Rockfish, lingcod, greenling are associated with boulders and walls

Null hypotheses:

  1. Fish are randomly distributed
  2. Distributions are independent of: depth, substrate, slope, complexity, water quality, time, light, food, life stage

11:23 Showed map of continuous bathymetry map in a GIS for all PS, N to Pt. Roberts, and offshore to about outer boundary of Sanctuary

11:24 Bottom trawl surveys (since 1987, ~only in springtime) yield maps with consistent coverage that gets sparse only in SJdF and Georgia Strai [~200 trawls in San Juan Islands since 2001; about 130 are within uniform substrate areas)

  • Starry flounder associated with shallower water
  • Some English sole in S Haro Strait
  • Three geographic groups of similar species: Western Strait of Juan de Fuca, N Puget Sound, and S Puget Sound
  • Depth patterns:  Dover, Hake, Skate are deep species > 120 fathoms; Dogfish and English sole are at all depths
  • Substrate patterns (based on Gary Greene’s multibeam data):
    • flathead sole characteristic of deep mud stations
  • ROV surveys in San Juan Channel (58 in 2004; 70+ in 2005) reveal:
    • rockfish like rocks (especially copper and quillback), so do lingcod and greenling

11:43 Drop camera results (consistent with ROV results)

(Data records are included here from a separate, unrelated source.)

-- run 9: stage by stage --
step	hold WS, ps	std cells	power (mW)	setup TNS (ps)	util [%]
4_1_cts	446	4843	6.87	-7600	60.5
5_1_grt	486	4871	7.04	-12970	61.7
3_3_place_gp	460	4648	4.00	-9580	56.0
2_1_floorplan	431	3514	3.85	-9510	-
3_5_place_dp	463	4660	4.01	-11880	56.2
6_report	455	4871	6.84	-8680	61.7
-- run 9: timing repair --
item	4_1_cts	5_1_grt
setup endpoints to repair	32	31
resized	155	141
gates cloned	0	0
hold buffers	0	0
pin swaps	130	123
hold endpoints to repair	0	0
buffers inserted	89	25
Design colour_change, start of the top module:
module colour_change #
(
    parameter DATA_WIDTH = 24  
)
(
    input  wire                   clk,
    input  wire                   n_rst,
    input  wire [DATA_WIDTH-1:0] i_vid_data,
    input  wire                  i_vid_hsync,
    input  wire                  i_vid_vsync,
    input  wire                  i_vid_VDE,
    output reg [DATA_WIDTH-1:0] o_vid_data,
    output reg                  o_vid_hsync,
    output reg                  o_vid_vsync,
    output reg                  o_vid_VDE,
    input wire [3:0] btn,
    input wire [3:0] sw,
    output wire [3:0] led 
);
 assign led = 4'd0;
 wire [23:0] out1, out2,out3;
   wire hsync, vsync, vde, hsync2, vsync2, vde2, hsync3, vsync3, vde3;
   always@* begin
       case(sw)
           4'd1:begin o_vid_data=out1;
           o_vid_hsync = hsync;
           o_vid_vsync = vsync;
           o_vid_VDE = vde;
           end
           4'd2: begin 
            o_vid_data=out2;
            o_vid_hsync = hsync2;
            o_vid_vsync = vsync2;
            o_vid_VDE = vde2;
           end
           4'd3: begin 
  ...
clock: 13.4 ns
lec_check: 0
abc_area: 1
cap_margin: 20
core_margin: 2
core_utilization: 72
cts_cluster_diameter: 223
place_density: 0.36
setup_slack_margin: 1.55
slew_margin: 20
run.sh (not shown) runs the stock make flow with config.mk's settings and CLKGATE_MAP_FILE=.
The starting point never finished: it broke off in global routing (5_1_grt) (ODB-0269).
==> flow/run.sh <==
#!/bin/bash
# the make line also repeats each setting of config.mk as NAME=value (left out here)
make -C /OpenROAD-flow-scripts/flow DESIGN_CONFIG=/design/flow/config.mk WORK_HOME=/design/flow/orfs CLKGATE_MAP_FILE= finish
## oak
Design myCPU, start of the top module:
module myCPU (
    input  wire         cpu_rst,
    input  wire         cpu_clk,
    output wire [13:0]  inst_addr,
    input  wire [31:0]  inst,
    output wire [31:0]  Bus_addr,
    input  wire [31:0]  Bus_rdata,
    output wire         Bus_wen,
    output wire [31:0]  Bus_wdata
);
Size in the first run: ~5600 cells after synthesis, about 80000 sq um of cells after synthesis.
Settings: LEC_CHECK=0, ABC_AREA=0, CAP_MARGIN=15, CELL_PAD_IN_SITES_DETAIL_PLACEMENT=2, CELL_PAD_IN_SITES_GLOBAL_PLACEMENT=3, CORE_ASPECT_RATIO=1.91, CORE_MARGIN=7, CORE_UTILIZATION=45, CTS_CLUSTER_DIAMETER=159, GPL_ROUTABILITY_DRIVEN=1, MAX_ROUTING_LAYER=met5, MIN_ROUTING_LAYER=met2, PLACE_DENSITY_LB_ADDON=0.11, SETUP_SLACK_MARGIN=1.75, SLEW_MARGIN=15, TNS_END_PERCENT=75; clock period 7.47 ns.
run.sh (not shown) runs the stock make flow with config.mk's settings and CLKGATE_MAP_FILE=.
The log for oak ends in global routing (5_1_grt) with error GRT-0116, so the run never completed.
[inputs] pine vs oak
==> flow/config.mk <==
export PLATFORM = sky130hd
export DESIGN_NAME = myCPU
export DESIGN_NICKNAME = myCPU
export VERILOG_FILES = /design/flow/design.v
export SDC_FILE = /design/flow/constraint.sdc
export NUM_CORES = 4
export LEC_CHECK = 0
export ABC_AREA = 0
export CAP_MARGIN = 15
export CELL_PAD_IN_SITES_DETAIL_PLACEMENT = 2
export CELL_PAD_IN_SITES_GLOBAL_PLACEMENT = 1
export CORE_ASPECT_RATIO = 0.91
export CORE_MARGIN = 10
export CORE_UTILIZATION = 69
export CTS_CLUSTER_DIAMETER = 159
export GPL_ROUTABILITY_DRIVEN = 1
export MIN_ROUTING_LAYER = met2
export PLACE_DENSITY_LB_ADDON = 0.11
export SETUP_SLACK_MARGIN = 0.25
export SLEW_MARGIN = 15
Notes after the runs:
- The flow ended early for pine: it failed with a tool error in detailed placement (3_5_place_dp).
- Measured against each other, oak and pine differ in routability-driven placement congestion ratio, the lower figure coming from oak.
- pine vs oak: floorplan-stage core utilization up
- As far as post-synthesis simple-gate area fraction goes, pine and oak are indistinguishable; the numbers are identical.
- Going from oak to pine, number of enable flip-flop cells has remained practically unchanged, die span in y now sits lower, die span in x climbed 58 um.
- Where standard cell core area is concerned, oak is outperformed by pine.
- Compared with oak, in pine area fraction in full adders, half adders and majority gates shows no meaningful change; standard-cell row count moved down; area of the chip decreased by 32% relative to the old numbers.
## Diff of input files: birch against pine
==> flow/config.mk <==
export PLATFORM = sky130hd
export DESIGN_NAME = myCPU
export DESIGN_NICKNAME = myCPU
export VERILOG_FILES = /design/flow/design.v
export SDC_FILE = /design/flow/constraint.sdc
export NUM_CORES = 4
export LEC_CHECK = 0
export ABC_AREA = 0
export CAP_MARGIN = 20
export CORE_MARGIN = 2
export CORE_UTILIZATION = 72
export CTS_CLUSTER_DIAMETER = 364
export CTS_CLUSTER_SIZE = 14
export PLACE_DENSITY_LB_ADDON = 0.01
export SETUP_SLACK_MARGIN = 1.41
export SLEW_MARGIN = 40
==> flow/constraint.sdc <==
create_clock -name core_clock -period 4.78 [get_ports {cpu_clk}]
set_input_delay 0.9560 -clock core_clock [delete_from_list [all_inputs] [get_ports {cpu_clk}]]
set_output_delay 0.9560 -clock core_clock [all_outputs]
set_load 0.01 [all_outputs]
[summary]
What ended birch was a tool error in global routing (5_1_grt); the run never finished. Against pine, birch reports a floorplan row count that is higher. Comparing pine and birch, the higher total die size was measured on pine. Diff pine..birch | synthesized area | unchanged. In the reports for pine and birch, the smaller initial cell density of the core belongs to pine. Standard cell core area: higher on pine.
Edits applied to the flow inputs when going from birch to maple:
==> flow/config.mk <==
export PLATFORM = sky130hd
export DESIGN_NAME = myCPU
export DESIGN_NICKNAME = myCPU
export VERILOG_FILES = /design/flow/design.v
export SDC_FILE = /design/flow/constraint.sdc
export NUM_CORES = 4
export LEC_CHECK = 0
export CAP_MARGIN = 5
export CORE_ASPECT_RATIO = 0.63
export CORE_MARGIN = 2
export CORE_UTILIZATION = 40
export CTS_CLUSTER_SIZE = 56
export GPL_TIMING_DRIVEN = 0
export MAX_ROUTING_LAYER = met4
export SLEW_MARGIN = 20
export TNS_END_PERCENT = 95
==> flow/constraint.sdc <==
create_clock -name core_clock -period 8.5 [get_ports {cpu_clk}]
set_input_delay 1.7000 -clock core_clock [delete_from_list [all_inputs] [get_ports {cpu_clk}]]
set_output_delay 1.7000 -clock core_clock [all_outputs]
set_load 0.01 [all_outputs]
==> comparison <==
birch → maple: row count climbed about 6.6%; floorplan utilization down 32 points; per-instance average area after synthesis did not really move.
Compared with birch, maple shows post-CTS repair timing setup buffer count lower by about 12%.
Status maple: flow complete, layout not clean - negative setup slack
Sort birch and maple by number of placed instances, taps included asc -> top: birch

Philip Block got substrate maps out of NOAA, but still have need for better seafloor maps in the Salish Sea…

11:47 Conclusions: managing from the bottom up

200-300 ROV transects in the San Juans happening now!

11:49 Questions

  1. seasonality? is a factor, but we’ve not looked for it yet
  2. what are threats to sub-tidal habitats?  Not clear what really matters, but likely factors are trawling and climate change
  3. Recreational fishing is a threat to rockfish populations (see recent stock assessment)
  4. What’s controlling population structure?  Fishing, climate change, marine mammal predation… We can probably recover from all these… Ling cod are now dominant biomass at Edmonds.